少しでも楽になろうと大きく嘆息をしたけれど、嫌になるくらい走馬灯のようにジュリウスのことが頭に浮かんだ。海貴也の頭の中は、憎らしいほどにジュリウスのことでいっぱいだった。
何故、こんなにも考えてしまうんだろう。自分では到底付き合えない相手だと、わかっているのに。

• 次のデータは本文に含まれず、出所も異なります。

## config.mk

```make
export PLATFORM = sky130hd
export DESIGN_NAME = multicycle_controller_flat
export DESIGN_NICKNAME = d
export VERILOG_FILES = /design/src/rtl/multicycle_controller_if.sv /design/src/rtl/multicycle_controller.sv /design/src/flat_wrapper.sv
export SDC_FILE = /design/constraint.sdc
export NUM_CORES = 1
export LEC_CHECK = 0
export CAP_MARGIN = 10
export CORE_MARGIN = 2
export CORE_UTILIZATION = 40
export CTS_CLUSTER_SIZE = 25
export DETAILED_ROUTE_END_ITERATION = 16
export PLACE_DENSITY = 0.8
export SYNTH_ARGS = -nofsm -noshare
export SYNTH_HDL_FRONTEND = slang
export SYNTH_SLANG_ARGS = --single-unit
```

## constraint.sdc

```tcl
create_clock -name CLK -period 2.2 [get_ports CLK]
set_input_delay 0.44 -clock CLK [delete_from_list [all_inputs] [get_ports CLK]]
set_output_delay 0.44 -clock CLK [all_outputs]
set_load 0.005 [all_outputs]
```

## src/rtl/multicycle_controller_if.sv

```systemverilog
// Control bundle between the multicycle ARM-subset datapath (master) and its
// control FSM (slave): instruction fields and flags in, selects and strobes out.
interface multicycle_controller_if;
  logic [3:0] Cond;
  logic [1:0] Op;
  logic [5:0] Funct;
  logic [3:0] Rd;
  logic [3:0] ALUFlags;
  logic       MemReady;
  logic       PCWrite;
  logic       IRWrite;
  logic       RegWrite;
  logic       MemWrite;
  logic       AdrSrc;
  logic       ALUSrcA;
  logic [1:0] ALUSrcB;
  logic [1:0] ResultSrc;
  logic [1:0] ImmSrc;
  logic [1:0] RegSrc;
  logic [1:0] ALUControl;
  logic       LinkWrite;
  logic [3:0] State;

  modport master (
    output Cond, Op, Funct, Rd, ALUFlags, MemReady,
    input  PCWrite, IRWrite, RegWrite, MemWrite, AdrSrc, ALUSrcA, ALUSrcB,
           ResultSrc, ImmSrc, RegSrc, ALUControl, LinkWrite, State
  );

  modport slave (
    input  Cond, Op, Funct, Rd, ALUFlags, MemReady,
    output PCWrite, IRWrite, RegWrite, MemWrite, AdrSrc, ALUSrcA, ALUSrcB,
           ResultSrc, ImmSrc, RegSrc, ALUControl, LinkWrite, State
  );
endinterface

```

## src/rtl/multicycle_controller.sv

```systemverilog
// Multicycle ARM-subset control FSM with NZCV flags and condition evaluation.
// Optional macro CTRL_BL_EN adds the LINK state so BL writes the return address to R14.
module multicycle_controller #(
  parameter logic [3:0] RESET_STATE = 4'd0
) (
  input  logic                         CLK,
  input  logic                         nReset,
  multicycle_controller_if.slave       bus
);

  typedef enum logic [3:0] {
    S_FETCH    = 4'd0,
    S_DECODE   = 4'd1,
    S_MEMADR   = 4'd2,
    S_MEMREAD  = 4'd3,
    S_MEMWB    = 4'd4,
    S_MEMWRITE = 4'd5,
    S_EXECUTER = 4'd6,
    S_EXECUTEI = 4'd7,
    S_ALUWB    = 4'd8,
    S_BRANCH   = 4'd9,
    S_LINK     = 4'd10
  } state_e;

  state_e     state_q, state_d;
  logic [3:0] flags_q, flags_d;

  logic [3:0] cmd_s;
  logic [1:0] dp_ctrl_s;
  logic       dp_ok_s, dp_arith_s, dp_cmp_s;
  logic       cond_ex_s;
  logic       n_s, z_s, c_s, v_s;

  assign cmd_s = bus.Funct[4:1];
  assign {n_s, z_s, c_s, v_s} = flags_q;

  // Data-processing command decode: ALU operation and which side effects apply.
  always_comb begin
    dp_ctrl_s  = 2'b00;
    dp_ok_s    = 1'b1;
    dp_arith_s = 1'b0;
    dp_cmp_s   = 1'b0;
    case (cmd_s)
      4'b0100: begin dp_ctrl_s = 2'b00; dp_arith_s = 1'b1; end
      4'b0010: begin dp_ctrl_s = 2'b01; dp_arith_s = 1'b1; end
      4'b0000: dp_ctrl_s = 2'b10;
      4'b1100: dp_ctrl_s = 2'b11;
      4'b1010: begin dp_ctrl_s = 2'b01; dp_arith_s = 1'b1; dp_cmp_s = 1'b1; end
      default: dp_ok_s = 1'b0;
    endcase
  end

  // Condition check against the registered flags only.
  always_comb begin
    case (bus.Cond)
      4'b0000: cond_ex_s = z_s;
      4'b0001: cond_ex_s = !z_s;
      4'b0010: cond_ex_s = c_s;
      4'b0011: cond_ex_s = !c_s;
      4'b0100: cond_ex_s = n_s;
      4'b0101: cond_ex_s = !n_s;
      4'b0110: cond_ex_s = v_s;
      4'b0111: cond_ex_s = !v_s;
      4'b1000: cond_ex_s = c_s && !z_s;
      4'b1001: cond_ex_s = !c_s || z_s;
      4'b1010: cond_ex_s = (n_s == v_s);
      4'b1011: cond_ex_s = (n_s != v_s);
      4'b1100: cond_ex_s = !z_s && (n_s == v_s);
      4'b1101: cond_ex_s = z_s || (n_s != v_s);
      4'b1110: cond_ex_s = 1'b1;
      default: cond_ex_s = 1'b0;
    endcase
  end

  // Next state and flag update; illegal encodings fall back to FETCH.
  always_comb begin
    state_d = S_FETCH;
    flags_d = flags_q;
    case (state_q)
      S_FETCH:    state_d = bus.MemReady ? S_DECODE : S_FETCH;
      S_DECODE: begin
        if (!cond_ex_s) begin
          state_d = S_FETCH;
        end else begin
          case (bus.Op)
            2'b01:   state_d = S_MEMADR;
            2'b00:   state_d = bus.Funct[5] ? S_EXECUTEI : S_EXECUTER;
`ifdef CTRL_BL_EN
            2'b10:   state_d = bus.Funct[4] ? S_LINK : S_BRANCH;
`else
            2'b10:   state_d = S_BRANCH;
`endif
            default: state_d = S_FETCH;
          endcase
        end
      end
      S_MEMADR:   state_d = bus.Funct[0] ? S_MEMREAD : S_MEMWRITE;
      S_MEMREAD:  state_d = bus.MemReady ? S_MEMWB : S_MEMREAD;
      S_MEMWRITE: state_d = bus.MemReady ? S_FETCH : S_MEMWRITE;
      S_EXECUTER, S_EXECUTEI: begin
        state_d = S_ALUWB;
        // AND/ORR leave C and V untouched.
        if (dp_ok_s && (bus.Funct[0] || dp_cmp_s)) begin
          flags_d[3:2] = bus.ALUFlags[3:2];
          if (dp_arith_s) begin
            flags_d[1:0] = bus.ALUFlags[1:0];
          end else begin
            flags_d[1:0] = flags_q[1:0];
          end
        end else begin
          flags_d = flags_q;
        end
      end
`ifdef CTRL_BL_EN
      S_LINK:     state_d = S_BRANCH;
`endif
      default:    state_d = S_FETCH;
    endcase
  end

  // State and flag registers with synchronous active-low reset.
  always_ff @(posedge CLK) begin
    if (!nReset) begin
      state_q <= state_e'(RESET_STATE);
      flags_q <= 4'b0000;
    end else begin
      state_q <= state_d;
      flags_q <= flags_d;
    end
  end

  logic       pc_write_s, ir_write_s, reg_write_s, mem_write_s, link_write_s;
  logic       adr_src_s, alu_src_a_s;
  logic [1:0] alu_src_b_s, result_src_s, imm_src_s, reg_src_s, alu_control_s;

  // Output decode per state; reset masks every write strobe immediately.
  always_comb begin
    pc_write_s    = 1'b0;
    ir_write_s    = 1'b0;
    reg_write_s   = 1'b0;
    mem_write_s   = 1'b0;
    link_write_s  = 1'b0;
    adr_src_s     = 1'b0;
    alu_src_a_s   = 1'b0;
    alu_src_b_s   = 2'b00;
    result_src_s  = 2'b00;
    imm_src_s     = 2'b00;
    reg_src_s     = 2'b00;
    alu_control_s = 2'b00;
    case (state_q)
      S_FETCH: begin
        alu_src_a_s  = 1'b1;
        alu_src_b_s  = 2'b10;
        result_src_s = 2'b10;
        ir_write_s   = bus.MemReady;
        pc_write_s   = bus.MemReady;
      end
      S_DECODE: begin
        alu_src_a_s = 1'b1;
        alu_src_b_s = 2'b10;
      end
      S_MEMADR: begin
        alu_src_b_s   = 2'b01;
        imm_src_s     = 2'b10;
        alu_control_s = bus.Funct[3] ? 2'b00 : 2'b01;
      end
      S_MEMREAD:  adr_src_s = 1'b1;
      S_MEMWB: begin
        result_src_s = 2'b01;
        reg_write_s  = 1'b1;
        pc_write_s   = (bus.Rd == 4'd15);
      end
      S_MEMWRITE: begin
        adr_src_s   = 1'b1;
        reg_src_s   = 2'b10;
        mem_write_s = 1'b1;
      end
      S_EXECUTER: alu_control_s = dp_ctrl_s;
      S_EXECUTEI: begin
        alu_src_b_s   = 2'b01;
        imm_src_s     = 2'b01;
        alu_control_s = dp_ctrl_s;
      end
      S_ALUWB: begin
        reg_write_s = dp_ok_s && !dp_cmp_s;
        pc_write_s  = dp_ok_s && !dp_cmp_s && (bus.Rd == 4'd15);
      end
      S_BRANCH: begin
        reg_src_s    = 2'b01;
        alu_src_b_s  = 2'b01;
        imm_src_s    = 2'b11;
        result_src_s = 2'b10;
        pc_write_s   = 1'b1;
      end
`ifdef CTRL_BL_EN
      S_LINK: begin
        alu_src_a_s  = 1'b1;
        alu_src_b_s  = 2'b11;
        result_src_s = 2'b10;
        reg_write_s  = 1'b1;
        link_write_s = 1'b1;
      end
`endif
      default: begin
        pc_write_s = 1'b0;
      end
    endcase
    if (!nReset) begin
      pc_write_s   = 1'b0;
      ir_write_s   = 1'b0;
      reg_write_s  = 1'b0;
      mem_write_s  = 1'b0;
      link_write_s = 1'b0;
    end else begin
      link_write_s = link_write_s;
    end
  end

  assign bus.PCWrite    = pc_write_s;
  assign bus.IRWrite    = ir_write_s;
  assign bus.RegWrite   = reg_write_s;
  assign bus.MemWrite   = mem_write_s;
  assign bus.LinkWrite  = link_write_s;
  assign bus.AdrSrc     = adr_src_s;
  assign bus.ALUSrcA    = alu_src_a_s;
  assign bus.ALUSrcB    = alu_src_b_s;
  assign bus.ResultSrc  = result_src_s;
  assign bus.ImmSrc     = imm_src_s;
  assign bus.RegSrc     = reg_src_s;
  assign bus.ALUControl = alu_control_s;
  assign bus.State      = state_q;

endmodule

```

## src/flat_wrapper.sv

```systemverilog
// flat-port wrapper written by rule: the top's interface ports become plain ports
module multicycle_controller_flat 
#(
  parameter logic [3:0] RESET_STATE = 4'd0
)
  (CLK, nReset, bus_Cond, bus_Op, bus_Funct, bus_Rd, bus_ALUFlags, bus_MemReady, bus_PCWrite, bus_IRWrite, bus_RegWrite, bus_MemWrite, bus_AdrSrc, bus_ALUSrcA, bus_ALUSrcB, bus_ResultSrc, bus_ImmSrc, bus_RegSrc, bus_ALUControl, bus_LinkWrite, bus_State);
  multicycle_controller_if bus_i ();
  input  logic CLK;
  input  logic nReset;
  input wire logic [$bits(bus_i.Cond)-1:0] bus_Cond;
  input wire logic [$bits(bus_i.Op)-1:0] bus_Op;
  input wire logic [$bits(bus_i.Funct)-1:0] bus_Funct;
  input wire logic [$bits(bus_i.Rd)-1:0] bus_Rd;
  input wire logic [$bits(bus_i.ALUFlags)-1:0] bus_ALUFlags;
  input wire logic [$bits(bus_i.MemReady)-1:0] bus_MemReady;
  output wire logic [$bits(bus_i.PCWrite)-1:0] bus_PCWrite;
  output wire logic [$bits(bus_i.IRWrite)-1:0] bus_IRWrite;
  output wire logic [$bits(bus_i.RegWrite)-1:0] bus_RegWrite;
  output wire logic [$bits(bus_i.MemWrite)-1:0] bus_MemWrite;
  output wire logic [$bits(bus_i.AdrSrc)-1:0] bus_AdrSrc;
  output wire logic [$bits(bus_i.ALUSrcA)-1:0] bus_ALUSrcA;
  output wire logic [$bits(bus_i.ALUSrcB)-1:0] bus_ALUSrcB;
  output wire logic [$bits(bus_i.ResultSrc)-1:0] bus_ResultSrc;
  output wire logic [$bits(bus_i.ImmSrc)-1:0] bus_ImmSrc;
  output wire logic [$bits(bus_i.RegSrc)-1:0] bus_RegSrc;
  output wire logic [$bits(bus_i.ALUControl)-1:0] bus_ALUControl;
  output wire logic [$bits(bus_i.LinkWrite)-1:0] bus_LinkWrite;
  output wire logic [$bits(bus_i.State)-1:0] bus_State;
  assign bus_i.Cond = bus_Cond;
  assign bus_i.Op = bus_Op;
  assign bus_i.Funct = bus_Funct;
  assign bus_i.Rd = bus_Rd;
  assign bus_i.ALUFlags = bus_ALUFlags;
  assign bus_i.MemReady = bus_MemReady;
  assign bus_PCWrite = bus_i.PCWrite;
  assign bus_IRWrite = bus_i.IRWrite;
  assign bus_RegWrite = bus_i.RegWrite;
  assign bus_MemWrite = bus_i.MemWrite;
  assign bus_AdrSrc = bus_i.AdrSrc;
  assign bus_ALUSrcA = bus_i.ALUSrcA;
  assign bus_ALUSrcB = bus_i.ALUSrcB;
  assign bus_ResultSrc = bus_i.ResultSrc;
  assign bus_ImmSrc = bus_i.ImmSrc;
  assign bus_RegSrc = bus_i.RegSrc;
  assign bus_ALUControl = bus_i.ALUControl;
  assign bus_LinkWrite = bus_i.LinkWrite;
  assign bus_State = bus_i.State;
  multicycle_controller #(.RESET_STATE(RESET_STATE)) u_core (.CLK(CLK), .nReset(nReset), .bus(bus_i));
endmodule
```

==> metrics, run 1 <==
clk root buf clkbuf_4; Die H 51.33 um; htree depth 1; Tmin final 2090 ps; LEAKAGE 0.6792 nW; CTS tree yes; Post-Syn Area 895.9 um2; initial DRC count 36; layout cells sized above 1 0.2123; routed vias/inst 5.527; post-DP HPWL 2159 um; Max FO, Critical Path 7; Total GRT Usage 0.2228; Layout area overhead 67.18%; Cell Pwr Density 287.2 nW/um2; Remaining DRCs 0; uppermost routed layer met4; maximum clock path buffer count 2; Worst-path clk slew 50 ps; antenna cells 0; wire length on met2 1461 um; EDFF count, synth 0; die area 2634 um2; Final Cell Area 1498 um2; Clock Latency Late Sink 250 ps; cell area after placement 1443 um2; Clock Sinks 8; total of max-cap violations 0; Required @ worst endpoint 1760 ps; initial core utilization 0.4129; WP data arrival 1650 ps; Max IR drop VDD 0.0001914 V; synthesized instance count 123; first-pass GRT wire length 4540 um; Routed wire per std cell 13.28 um; Top-Level Pins 44; Final Hold Viols 0; FMAX 478.5 MHz; critical path class register to output port; number of buffers added on ports 42; status completed; ys async rst share 0; setup tns final 0 ps; Met1 Wirelength 1042 um; Rows 17; fin. max-slew vios 0; First-pass DRT Iterations 4; min-delay worst type register to register; RSZ-0062 raised after global routing false; Final #Nets 204; CP startpoint kind register; TritonCTS buffer count 3; clock skew 0.8261 ps; Post-CTS Setup Bufs 0; via count 1144; Synth Register Bits 8; vias in the first global route 1122; Overflow after GRT 0; Final Routed Wirelength 2749 um; syn avg cell area 7.283 um2; syn nets 146; endpoints failing setup 0; register area share after synthesis 0.1788; Antenna Violating Nets Remaining 0; antenna violations before repair 0; Most used DFF post-synth dfxtp_1; GP Congestion 0.8768; Synth cell types 45; crit end category output port; met3 wire len 229 um; core footprint 2170 um2; Tcrit/Tclk final 0.9499; pin count of the biggest net entering global routing 14; warnings from Yosys 0; Die W 51.33 um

気にしてしまう。“障害”以外の部分を、思い出してしまう。
だけど、近付きたくても、近付けない。
〈でも、どうしてだろう〉
どうしても、嫌いにはなれない。
瞬きする度にアルバムを捲るように映る、包み込むような優しい微笑み。色彩豊かに走馬灯が回る。
何度も。何度も。
息苦しい。何故、こんなに胸が締め付けられているんだろう。
何故だろう。どうしてこんなにも───。
その時、一つの滴が落ちた。その一滴で、荒れていた海が凪いだ。
それが自分の瞳から滲み出たものだと気付いた時、心臓が潰されそうになった。
〈───あぁ……そうか〉
「オレ───」
続けて、二つ目の滴が落ちた。
ようやく気付いたそれは、立ち止まった場所から前進する為に示された、一つの希望。
しかし、これは海貴也にとって、更に懊悩しなければならないものかもしれない。あるいは、人生の契機なのかもしれない。
それはまるで、苦手なコーヒーのようなもの。
だけど、コーヒーは苦手なだけで、嫌いじゃない。